32. The method of claim 25, wherein the intact cells are sorted using a procedure selected from the group consisting of chromatography, electrophoresis, mass spectrometry, and cell sorting.

33. The method of claim 25, comprising the additional step of determining whether the patient has Type I, Type II, or gestational diabetes.

34. The method of claim 25, comprising the additional step of determining a treatment regimen for the patient.

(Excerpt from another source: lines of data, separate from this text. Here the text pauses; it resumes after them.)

===== config.mk =====
export PLATFORM = sky130hd
export DESIGN_NAME = wt_snoop_cache
export DESIGN_NICKNAME = d
export VERILOG_FILES = /design/src/rtl/wtc_pkg.sv /design/src/rtl/wtc_line_store.sv /design/src/rtl/wtc_snoop_watch.sv /design/src/rtl/wtc_ctrl.sv /design/src/rtl/wt_snoop_cache.sv
export SDC_FILE = /design/constraint.sdc
export NUM_CORES = 2
export LEC_CHECK = 0
export BUFFER_PORTS_ARGS = -buffer_cell sky130_fd_sc_hd__buf_2
export CAP_MARGIN = 20
export CORE_MARGIN = 2
export CORE_UTILIZATION = 45
export CTS_BUF_LIST = sky130_fd_sc_hd__clkbuf_16
export DETAILED_ROUTE_END_ITERATION = 7
export PLACE_DENSITY = 0.76
export SLEW_MARGIN = 20
export SYNTH_ARGS = -nofsm -noshare
export SYNTH_HDL_FRONTEND = slang
export SYNTH_HIERARCHICAL = 1
export SYNTH_SLANG_ARGS = --single-unit

===== constraint.sdc =====
create_clock -name clk -period 4.3 [get_ports clk]
set_input_delay 0.43 -clock clk [delete_from_list [all_inputs] [get_ports clk]]
set_output_delay 0.43 -clock clk [all_outputs]
set_load 0.02 [all_outputs]

===== src/rtl/wtc_pkg.sv =====
package wtc_pkg;

    typedef enum logic [2:0] {
        ST_IDLE,
        ST_LOOKUP,
        ST_ARB,
        ST_ADDR,
        ST_WAIT,
        ST_DONE
    } wtc_state_e;

endpackage


===== src/rtl/wtc_line_store.sv =====
module wtc_line_store #(
    parameter int LINES  = 16,
    parameter int TAG_W  = 26,
    parameter int DATA_W = 32,
    localparam int IDX_W = $clog2(LINES)
) (
    input  logic              clk,
    input  logic              rst_n,
    input  logic [IDX_W-1:0]  rd_idx,
    output logic              rd_valid,
    output logic [TAG_W-1:0]  rd_tag,
    output logic [DATA_W-1:0] rd_data,
    input  logic              fill_en,
    input  logic [IDX_W-1:0]  fill_idx,
    input  logic [TAG_W-1:0]  fill_tag,
    input  logic [DATA_W-1:0] fill_data,
    input  logic              fill_valid,
    input  logic              upd_en,
    input  logic [IDX_W-1:0]  upd_idx,
    input  logic [TAG_W-1:0]  upd_tag,
    input  logic [DATA_W-1:0] upd_data,
    input  logic              inv_en,
    input  logic [IDX_W-1:0]  inv_idx,
    input  logic [TAG_W-1:0]  inv_tag
);

    logic [LINES-1:0]             valid_vec;
    logic [LINES-1:0][TAG_W-1:0]  tag_vec;
    logic [LINES-1:0][DATA_W-1:0] data_vec;

    for (genvar g = 0; g < LINES; g++) begin : g_line
        logic              v_q;
        logic [TAG_W-1:0]  t_q;
        logic [DATA_W-1:0] d_q;
        logic              fill_here;
        logic              inv_here;
        logic              upd_here;

        assign fill_here = fill_en && (fill_idx == IDX_W'(g));
        assign inv_here  = inv_en && v_q && (inv_idx == IDX_W'(g)) && (inv_tag == t_q);
        assign upd_here  = upd_en && v_q && (upd_idx == IDX_W'(g)) && (upd_tag == t_q);

        always_ff @(posedge clk) begin
            if (!rst_n) begin
                v_q <= 1'b0;
            end else if (fill_here) begin
                v_q <= fill_valid;
            end else if (inv_here) begin
                v_q <= 1'b0;
            end
        end

        always_ff @(posedge clk) begin
            if (fill_here) begin
                t_q <= fill_tag;
                d_q <= fill_data;
            end else if (upd_here && !inv_here) begin
                d_q <= upd_data;
            end
        end

        assign valid_vec[g] = v_q;
        assign tag_vec[g]   = t_q;
        assign data_vec[g]  = d_q;
    end

    assign rd_valid = valid_vec[rd_idx];
    assign rd_tag   = tag_vec[rd_idx];
    assign rd_data  = data_vec[rd_idx];

endmodule


===== src/rtl/wtc_snoop_watch.sv =====
module wtc_snoop_watch #(
    parameter int ADDR_W = 32,
    parameter int IDX_W  = 4,
    parameter int OFF_W  = 2,
    localparam int TAG_W = ADDR_W - IDX_W - OFF_W
) (
    input  logic              snp_valid,
    input  logic [ADDR_W-1:0] snp_addr,
    input  logic [IDX_W-1:0]  own_idx,
    output logic              inv_en,
    output logic [IDX_W-1:0]  inv_idx,
    output logic [TAG_W-1:0]  inv_tag,
    output logic              same_idx
);

    assign inv_en   = snp_valid;
    assign inv_idx  = snp_addr[OFF_W +: IDX_W];
    assign inv_tag  = snp_addr[ADDR_W-1 -: TAG_W];
    assign same_idx = snp_valid && (inv_idx == own_idx);

endmodule


===== src/rtl/wtc_ctrl.sv =====
module wtc_ctrl
    import wtc_pkg::*;
#(
    parameter int ADDR_W = 32,
    parameter int DATA_W = 32,
    parameter int IDX_W  = 4,
    parameter int OFF_W  = 2,
    localparam int TAG_W = ADDR_W - IDX_W - OFF_W
) (
    input  logic              clk,
    input  logic              rst_n,
    input  logic              cpu_req,
    input  logic              cpu_we,
    input  logic [ADDR_W-1:0] cpu_addr,
    input  logic [DATA_W-1:0] cpu_wdata,
    output logic [DATA_W-1:0] cpu_rdata,
    output logic              cpu_done,
    output logic              bus_req,
    input  logic              bus_gnt,
    output logic              bus_valid,
    output logic              bus_we,
    output logic [ADDR_W-1:0] bus_addr,
    output logic [DATA_W-1:0] bus_wdata,
    input  logic              bus_rdy,
    input  logic [DATA_W-1:0] bus_rdata,
    output logic [IDX_W-1:0]  req_idx,
    input  logic              rd_valid,
    input  logic [TAG_W-1:0]  rd_tag,
    input  logic [DATA_W-1:0] rd_data,
    input  logic              snp_same_idx,
    output logic              fill_en,
    output logic [TAG_W-1:0]  req_tag,
    output logic              fill_valid,
    output logic              upd_en,
    output logic [DATA_W-1:0] req_wdata
);

    wtc_state_e        state_q, state_d;
    logic              we_q;
    logic [ADDR_W-1:0] addr_q;
    logic [DATA_W-1:0] wdata_q;
    logic [DATA_W-1:0] resp_q;
    logic              poison_q;
    logic              accept;
    logic              hit;
    logic              pending_rd;
    logic              mem_done;

    assign req_idx    = addr_q[OFF_W +: IDX_W];
    assign req_tag    = addr_q[ADDR_W-1 -: TAG_W];
    assign req_wdata  = wdata_q;
    assign accept     = (state_q == ST_IDLE) && cpu_req;
    assign hit        = rd_valid && (rd_tag == req_tag);
    assign mem_done   = (state_q == ST_WAIT) && bus_rdy;
    assign pending_rd = !we_q && ((state_q == ST_ARB) || (state_q == ST_ADDR) ||
                                  (state_q == ST_WAIT));

    // state register
    always_ff @(posedge clk) begin
        if (!rst_n) begin
            state_q <= ST_IDLE;
        end else begin
            state_q <= state_d;
        end
    end

    // transitions
    always_comb begin
        state_d = state_q;
        unique case (state_q)
            ST_IDLE:   if (cpu_req) state_d = ST_LOOKUP;
            ST_LOOKUP: state_d = (!we_q && hit) ? ST_DONE : ST_ARB;
            ST_ARB:    if (bus_gnt) state_d = ST_ADDR;
            ST_ADDR:   state_d = ST_WAIT;
            ST_WAIT:   if (bus_rdy) state_d = ST_DONE;
            ST_DONE:   state_d = ST_IDLE;
            default:   state_d = ST_IDLE;
        endcase
    end

    // request capture, response and fill poisoning
    always_ff @(posedge clk) begin
        if (!rst_n) begin
            we_q     <= 1'b0;
            addr_q   <= '0;
            wdata_q  <= '0;
            resp_q   <= '0;
            poison_q <= 1'b0;
        end else begin
            if (accept) begin
                we_q     <= cpu_we;
                addr_q   <= cpu_addr;
                wdata_q  <= cpu_wdata;
                poison_q <= 1'b0;
            end else if (pending_rd && snp_same_idx) begin
                poison_q <= 1'b1;
            end
            if ((state_q == ST_LOOKUP) && !we_q && hit) begin
                resp_q <= rd_data;
            end else if (mem_done && !we_q) begin
                resp_q <= bus_rdata;
            end
        end
    end

    // outputs
    always_comb begin
        cpu_done  = 1'b0;
        bus_req   = 1'b0;
        bus_valid = 1'b0;
        unique case (state_q)
            ST_IDLE, ST_LOOKUP: ;
            ST_ARB:  bus_req = 1'b1;
            ST_ADDR: begin
                bus_req   = 1'b1;
                bus_valid = 1'b1;
            end
            ST_WAIT: bus_req = 1'b1;
            ST_DONE: cpu_done = 1'b1;
            default: ;
        endcase
    end

    assign cpu_rdata  = resp_q;
    assign bus_we     = we_q;
    assign bus_addr   = addr_q;
    assign bus_wdata  = wdata_q;
    assign fill_en    = mem_done && !we_q;
    assign fill_valid = !poison_q && !snp_same_idx;
    assign upd_en     = mem_done && we_q;

endmodule


===== src/rtl/wt_snoop_cache.sv =====
module wt_snoop_cache #(
    parameter int ADDR_W = 32,
    parameter int DATA_W = 32,
    parameter int LINES  = 16
) (
    input  logic              clk,
    input  logic              rst_n,
    input  logic              cpu_req,
    input  logic              cpu_we,
    input  logic [ADDR_W-1:0] cpu_addr,
    input  logic [DATA_W-1:0] cpu_wdata,
    output logic [DATA_W-1:0] cpu_rdata,
    output logic              cpu_done,
    output logic              bus_req,
    input  logic              bus_gnt,
    output logic              bus_valid,
    output logic              bus_we,
    output logic [ADDR_W-1:0] bus_addr,
    output logic [DATA_W-1:0] bus_wdata,
    input  logic              bus_rdy,
    input  logic [DATA_W-1:0] bus_rdata,
    input  logic              snp_valid,
    input  logic [ADDR_W-1:0] snp_addr
);

    localparam int IDX_W = $clog2(LINES);
    localparam int OFF_W = $clog2(DATA_W / 8);
    localparam int TAG_W = ADDR_W - IDX_W - OFF_W;

    logic [IDX_W-1:0]  req_idx;
    logic [TAG_W-1:0]  req_tag;
    logic [DATA_W-1:0] req_wdata;
    logic              rd_valid;
    logic [TAG_W-1:0]  rd_tag;
    logic [DATA_W-1:0] rd_data;
    logic              fill_en, fill_valid, upd_en;
    logic              inv_en, same_idx;
    logic [IDX_W-1:0]  inv_idx;
    logic [TAG_W-1:0]  inv_tag;

    wtc_snoop_watch #(.ADDR_W(ADDR_W), .IDX_W(IDX_W), .OFF_W(OFF_W)) u_snoop (
        .snp_valid (snp_valid),
        .snp_addr  (snp_addr),
        .own_idx   (req_idx),
        .inv_en    (inv_en),
        .inv_idx   (inv_idx),
        .inv_tag   (inv_tag),
        .same_idx  (same_idx)
    );

    wtc_ctrl #(.ADDR_W(ADDR_W), .DATA_W(DATA_W), .IDX_W(IDX_W), .OFF_W(OFF_W)) u_ctrl (
        .clk          (clk),
        .rst_n        (rst_n),
        .cpu_req      (cpu_req),
        .cpu_we       (cpu_we),
        .cpu_addr     (cpu_addr),
        .cpu_wdata    (cpu_wdata),
        .cpu_rdata    (cpu_rdata),
        .cpu_done     (cpu_done),
        .bus_req      (bus_req),
        .bus_gnt      (bus_gnt),
        .bus_valid    (bus_valid),
        .bus_we       (bus_we),
        .bus_addr     (bus_addr),
        .bus_wdata    (bus_wdata),
        .bus_rdy      (bus_rdy),
        .bus_rdata    (bus_rdata),
        .req_idx      (req_idx),
        .rd_valid     (rd_valid),
        .rd_tag       (rd_tag),
        .rd_data      (rd_data),
        .snp_same_idx (same_idx),
        .fill_en      (fill_en),
        .req_tag      (req_tag),
        .fill_valid   (fill_valid),
        .upd_en       (upd_en),
        .req_wdata    (req_wdata)
    );

    wtc_line_store #(.LINES(LINES), .TAG_W(TAG_W), .DATA_W(DATA_W)) u_store (
        .clk        (clk),
        .rst_n      (rst_n),
        .rd_idx     (req_idx),
        .rd_valid   (rd_valid),
        .rd_tag     (rd_tag),
        .rd_data    (rd_data),
        .fill_en    (fill_en),
        .fill_idx   (req_idx),
        .fill_tag   (req_tag),
        .fill_data  (bus_rdata),
        .fill_valid (fill_valid),
        .upd_en     (upd_en),
        .upd_idx    (req_idx),
        .upd_tag    (req_tag),
        .upd_data   (req_wdata),
        .inv_en     (inv_en),
        .inv_idx    (inv_idx),
        .inv_tag    (inv_tag)
    );

endmodule


# Word-level counts from Yosys, hierarchy flattened
# Cells that the tools add are included.
[word_totals] reg_bits=1045 latch_bits=0 mem_bits_rw=0 romBits=0 inputBits=135 output_inout_bits=100 elab_cells=408 memories=0
[op_classes] addsub=0 n_mul=0 div_mod_pow=0 order_cmp=1 n_eq_ne=72 shifts=0 mux=80 bitwise_logic=1 n_reduce_logical=200
[op_table] op="32-bit two-way mux" n=35
[op_table] op="26-bit == test" n=33
[op_table] op="1-bit logical AND" n=140
[op_table] op="32-bit binary-select mux with 4-bit select" n=1
[op_table] op="26-bit binary-select mux with 4-bit select" n=1
[op_table] op="2-bit nonzero test" n=33
[op_table] op="4-bit == test (second input constant)" n=16
[op_table] op="1-bit two-way mux" n=36
[op_table] op="4-bit by 3-bit == test with 1-bit output (second input constant)" n=8
[op_table] op="26-bit two-way mux" n=1
[op_table] op="1-bit zero test" n=19
[op_table] op="4-bit by 2-bit == test with 1-bit output (second input constant)" n=4
[op_table] op="3-bit one-hot mux with 5 select lines" n=1
[op_table] op="3-bit two-way mux" n=4
[op_table] op="4-bit by 1-bit == test with 1-bit output (second input constant)" n=2
[op_table] op="4-bit zero test" n=2
[op_table] op="3-bit by 2-bit == test with 1-bit output (second input constant)" n=2
[op_table] op="3-bit == test (second input constant)" n=2
[op_table] op="2-bit != test (second input constant)" n=3
[op_table] op="4-bit by 5-bit less-than comparator with 1-bit output (second input constant)" n=1
[op_table] op="1-bit binary-select mux with 4-bit select" n=1
[op_table] op="4-bit == test" n=1
[op_table] op="3-bit by 1-bit == test with 1-bit output (second input constant)" n=1
[op_table] op="3-bit zero test" n=1
[op_table] op="other kinds (5)" n=6

# Depth between registers and ports, before layout
[logic_depth] ltp_word=9 mapped_depth=12 mapped_depth_nobuf=7

# Modules after synthesis
# The synthesis kept the hierarchy.
[modules_own_cells] module="wtc_line_store" n_inst=1 cells_each=3644 area_per_inst_um2=51919.8 seq_area_each_um2=28187.0
[modules_own_cells] module="wtc_ctrl" n_inst=1 cells_each=586 area_per_inst_um2=5037.3 seq_area_each_um2=2021.9
[modules_own_cells] module="wtc_snoop_watch" n_inst=1 cells_each=40 area_per_inst_um2=297.8 seq_area_each_um2=0.0

# Least setup slack after synthesis
# No wires, ideal clock.
[synth_timing] path_kind="reg2reg" start="reg u_ctrl.addr_q[30] (netlist: u_ctrl/bus_addr[30])" end="reg u_store.g_line[4].d_q[0] (enable)" setup_time_ns=0.466 t_arrival_ns=4.224 required_time_ns=3.834 slack_ns=-0.390 stages_incl_launch_ff=9 path_buffers=3 period_less_slack_ns=4.690 path_cell_list="dfxtp_1 buf_4 clkbuf_1 buf_2 xnor2_1 nand4_1 nor4_1 nand4_1 o21ai_0"
[synth_between] elab_chain_cells=4
[synth_rtl] element="from (decl)" line="wtc_ctrl.sv:40" source="logic [ADDR_W-1:0] addr_q;"
[synth_rtl] element="from (signal assigned)" line="wtc_ctrl.sv:92" source="addr_q <= cpu_addr;"
[synth_rtl] element="26-bit == test" line="wtc_line_store.sv:41" source="assign upd_here = upd_en && v_q && (upd_idx == IDX_W'(g)) && (upd_tag == t_q);"
[synth_rtl] element="1-bit logical AND" line="wtc_line_store.sv:41"
[synth_rtl] element="1-bit logical AND" line="wtc_line_store.sv:57" source="end else if (upd_here && !inv_here) begin"
[synth_rtl] element="2-bit nonzero test (no line)"
[synth_rtl] element="to (signal assigned)" line="wtc_line_store.sv:56" source="d_q <= fill_data;"
[synth_rtl] element="to (signal assigned)" line="wtc_line_store.sv:58" source="d_q <= upd_data;"
[synth_rtl] element="to (decl)" line="wtc_line_store.sv:34" source="logic [DATA_W-1:0] d_q;"
# No other way between the ends.
# A chain may end at the register's enable or synchronous reset.

# Final worst setup path
[layout_timing] start="reg u_ctrl.addr_q[2] (netlist: u_ctrl/bus_addr[2])" end="reg u_ctrl.resp_q[21] (netlist: u_ctrl/cpu_rdata[21])"
[layout_between] elab_chain_cells=6 word_cells_on_any_way=11 classes_between="1 x eq/ne; 7 x mux; 3 x reduce/logical"
[layout_rtl] element="26-bit binary-select mux with 4-bit select *" line="wtc_line_store.sv:68" source="assign rd_tag = tag_vec[rd_idx];"
[layout_rtl] element="26-bit two-way mux (not written as such) *" line="wtc_line_store.sv:68"
[layout_rtl] element="via rd_tag[11]" line="wt_snoop_cache.sv:34" source="logic [TAG_W-1:0] rd_tag;"
[layout_rtl] element="26-bit == test *" line="wtc_ctrl.sv:53" source="assign hit = rd_valid && (rd_tag == req_tag);"
[layout_rtl] element="1-bit logical AND *" line="wtc_ctrl.sv:53"
[layout_rtl] element="1-bit logical AND *" line="wtc_ctrl.sv:98" source="if ((state_q == ST_LOOKUP) && !we_q && hit) begin"
[layout_rtl] element="32-bit two-way mux / 2-bit nonzero test (equally long branches)"
[layout_rtl] element="to (signal assigned)" line="wtc_ctrl.sv:99" source="resp_q <= rd_data;"
[layout_rtl] element="to (signal assigned)" line="wtc_ctrl.sv:101" source="resp_q <= bus_rdata;"
[layout_rtl] element="to (decl)" line="wtc_ctrl.sv:42" source="logic [DATA_W-1:0] resp_q;"
# The timed path passes the listed nets; every way through them passes the cells marked *. The select of a mux whose other input is x is not followed.

==> metrics <==
status complete, no violations; Commonest cells post-synth edfxtp_1, nand2_1, xor2_1; Final nets 4,594; Post-synth EDFFs 928; worst vdd ir 0.000345 V; TritonCTS clock tree built; final routed DRC violation total 0; Static Leak 23.0 nW; post-route setup slack 0.222 ns; vias post-DR 40,700; initial antenna violation count 16; CP Max Fanout 33; post-synthesis instance total 4,270; CP Data Arrival Time 4.76 ns; Place WS 0.104 ns; num rows 130; CTS Buf Count 110; share of layout cells above drive strength 1 28.7%; H-tree Lvls 3; DRT iter0 DRCs 6,942; core area 126,000 µm²; mean post-synth cell area 13.4 µm²; share of flip-flops with an asynchronous set or reset 0%; Setup violations, final 0; Ys Warns 6; Finished Core Util 51.5%; max-cap viol count 0; R2R depth 10; port bufs 232; Tot Pwr 25.3 mW; clock tree root buffer cell clkbuf_16; Fmax 0.245 GHz; unrepaired setup endpoints after global routing false; Via density 6.56; drt total wl 214,000 µm; relative slew slack 22.7%; GRT Total Usage 32.2%; hold path cells 3; clk sink count 1,045; Worst-Skew Late Latency 0.78 ns; average wire per standard cell 34.5 µm; WP data required 4.98 ns; Seq/Total Area, Yosys 52.8%; die area 130,000 µm²; final worst path period need 4.08 ns; PostCTS Resize Cnt 0; worst hold endpoint u_ctrl/bus_addr[2]$_SDFFE_PN0P_; Slew Limit Fails 0; drt first pass iters 5; post-synth top area share 48.7%; Yosys reg bits 1,045; top post-synthesis cells by area edfxtp_1, mux4_2, xor2_1, mux2_2, nand2_1; most numerous cell in the Yosys netlist edfxtp_1; Final Cell Area 64,800 µm²; largest net degree at the start of global routing 105; Distinct cells, synth 53; final antenna-violating net count 0; Worst-path clk slew 0.07 ns; Main synth FF type edfxtp_1; routability cong. 1.09; Worst Hold Class in -> reg; area of the multi-input gates 25,000 µm²; Slew @ Worst Pin 1.16 ns; reg2reg setup slack 0.22 ns; reg2reg end u_ctrl/cpu_rdata[21]$_SDFFE_PN0P_; final hold violation count 0; FILL cells 10,400; first-pass GRT wire length 298,000 µm; GR Overflow Total 0; Reg area 30,300 µm²; Initial Utilization 45.5%; Post-DP Area 60,600 µm²; Hold Slack 0.0499 ns; Crit. End Element register; syn_nets 4,405; synthesized area 57,300 µm²; P&R area growth vs syn 13.2%; P per Cell Area 390 nW/µm²; post-synth top area cell edfxtp_1; R2R Path Start u_ctrl/bus_addr[2]$_SDFFE_PN0P_; hpwl dp 141,000 µm; final cycle utilization of the critical path 94.8%; Setup crit start kind register; Clock Path Buffers 3; Min-Delay Startpoint cpu_addr[2]; Die W 361 µm; Crit Path Category reg -> reg; Ports 235; Setup Skew 0.0594 ns; vias in the first global route 39,500; Die Ht 361 µm
[per-layer routing]
layer / share of wire (%) / global-route usage (%) / up-vias
li1: - / - / 16000
met4: 6.1 / 16.5 / 14
met1: 36 / 43.0 / 20300
met3: 16 / 11.1 / 718
met2: 42 / 46.5 / 3738
met5: 0.044 / 0.148 / -
[power breakdown]
group	total (mW)	switching [mW]	internal [mW]
sequential	11.9	0.547	11.3
clock	9.41	4.28	5.13
combinational	4.01	2.28	1.73
[logic make-up after synthesis]
kind of cell,after synthesis,share of synthesized area [%]
AO/OA/AOI/OAI,125,1.57
XOR/XNOR,860,13.2
buffers and inverters,450,4.00
multiplexers,711,19.7
AND/OR/NAND/NOR,1079,8.79
flip-flops,1045,52.8
[cell usage in the layout, fill, tap and decap left out, drive strengths merged, types with 2 or more instances in the layout]
cell type / n
and3: 2
buf: 450
and2: 2
nand3: 26
o211ai: 15
mux2: 384
nor4b: 3
or3b: 7
clkinvlp: 4
xnor2: 213
nor2: 24
nand4: 78
nor2b: 3
dfxtp: 117
diode: 5
o21ai: 19
xor2: 647
o31ai: 9
nand2: 701
mux4: 295
clkbuf: 112
nand3b: 13
clkinv: 57
nor3b: 4
mux2i: 32
and4: 13
nand2b: 6
a21boi: 68
or3: 4
edfxtp: 928
bufinv: 7
inv: 38
dlygate4sd3: 64
nor4: 180
or2b: 2
a31oi: 2
or4: 8
nor3: 2
o2111ai: 7
[through the flow]
stage	cells	TNS (ns)
final	6207	0
after global routing	6206	0
after CTS	6201	0
after detailed placement	5932	0
after global placement	5932	0
after floorplan	4270	-5.28
[area by class of cell]
| cell class | count | share of cell area [%] |
|---|---|---|
| Antenna cell | 5 | 0.0193 |
| Clock buffer | 111 | 4.29 |
| Clock inverter | 94 | 1.11 |
| Inverter | 12 | 0.0753 |
| Multi-Input combinational cell | 2775 | 38.6 |
| Sequential cell | 1045 | 46.7 |
| Tap cell | 1650 | 3.19 |
| Timing Repair Buffer | 515 | 6.07 |
[what timing repair did]
item,CTS,global route
endpoints found under the hold margin,64,0
hold buffers,64,0
buffers inserted,0,1
setup endpoints to repair,0,18
[critical path, cell delays in order, from the launching register on]
cell and delay [ns]:
dfxtp_4 0.62, buf_4 0.28, buf_4 0.16, mux4_2 0.54, mux4_2 0.48, xor2_1 0.16, nor4_1 0.51, nand4_2 0.31
nor4_4 0.27, buf_12 0.33, mux2i_1 0.24
[sequential cells by signal, summed over array words and instances, names as in the netlist]
| signal | cells |
|---|---|
| u_ctrl/bus_wdata | 32 |
| u_store/g_line.v_q | 16 |
| u_ctrl/bus_we | 1 |
| u_ctrl/poison_q | 1 |
| u_ctrl/bus_addr | 32 |
| u_store/g_line.t_q | 416 |
| u_ctrl/state_q | 3 |
| u_ctrl/cpu_rdata | 32 |
| u_store/g_line.d_q | 512 |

35. The method of claim 25, comprising the step of obtaining a second blood sample at a second time and performing steps (b) and (c) on the second blood sample.

36. The method of claim 25, wherein the glycosylated hemoglobin is labeled.

37. A chromatography device for separating blood cells based on levels of glycosylated hemoglobin, the device comprising:

(a) a high pressure column comprising a sample chamber and a tapered exit hole;

(b) a dynamic light scattering detector connected to the exit hole; and,

(c) a gas powered injector connected to the sample chamber.

38. An electrophoretic device for separating blood cells based on levels of glycosylated hemoglobin, the device comprising:

(a) a liquid flow column with a sample entry point and a plurality of collection points along the length of the column; and,

(b) an electromagnetic field generator associated with the column, wherein the electromagnetic field is normal to the direction of the liquid flow.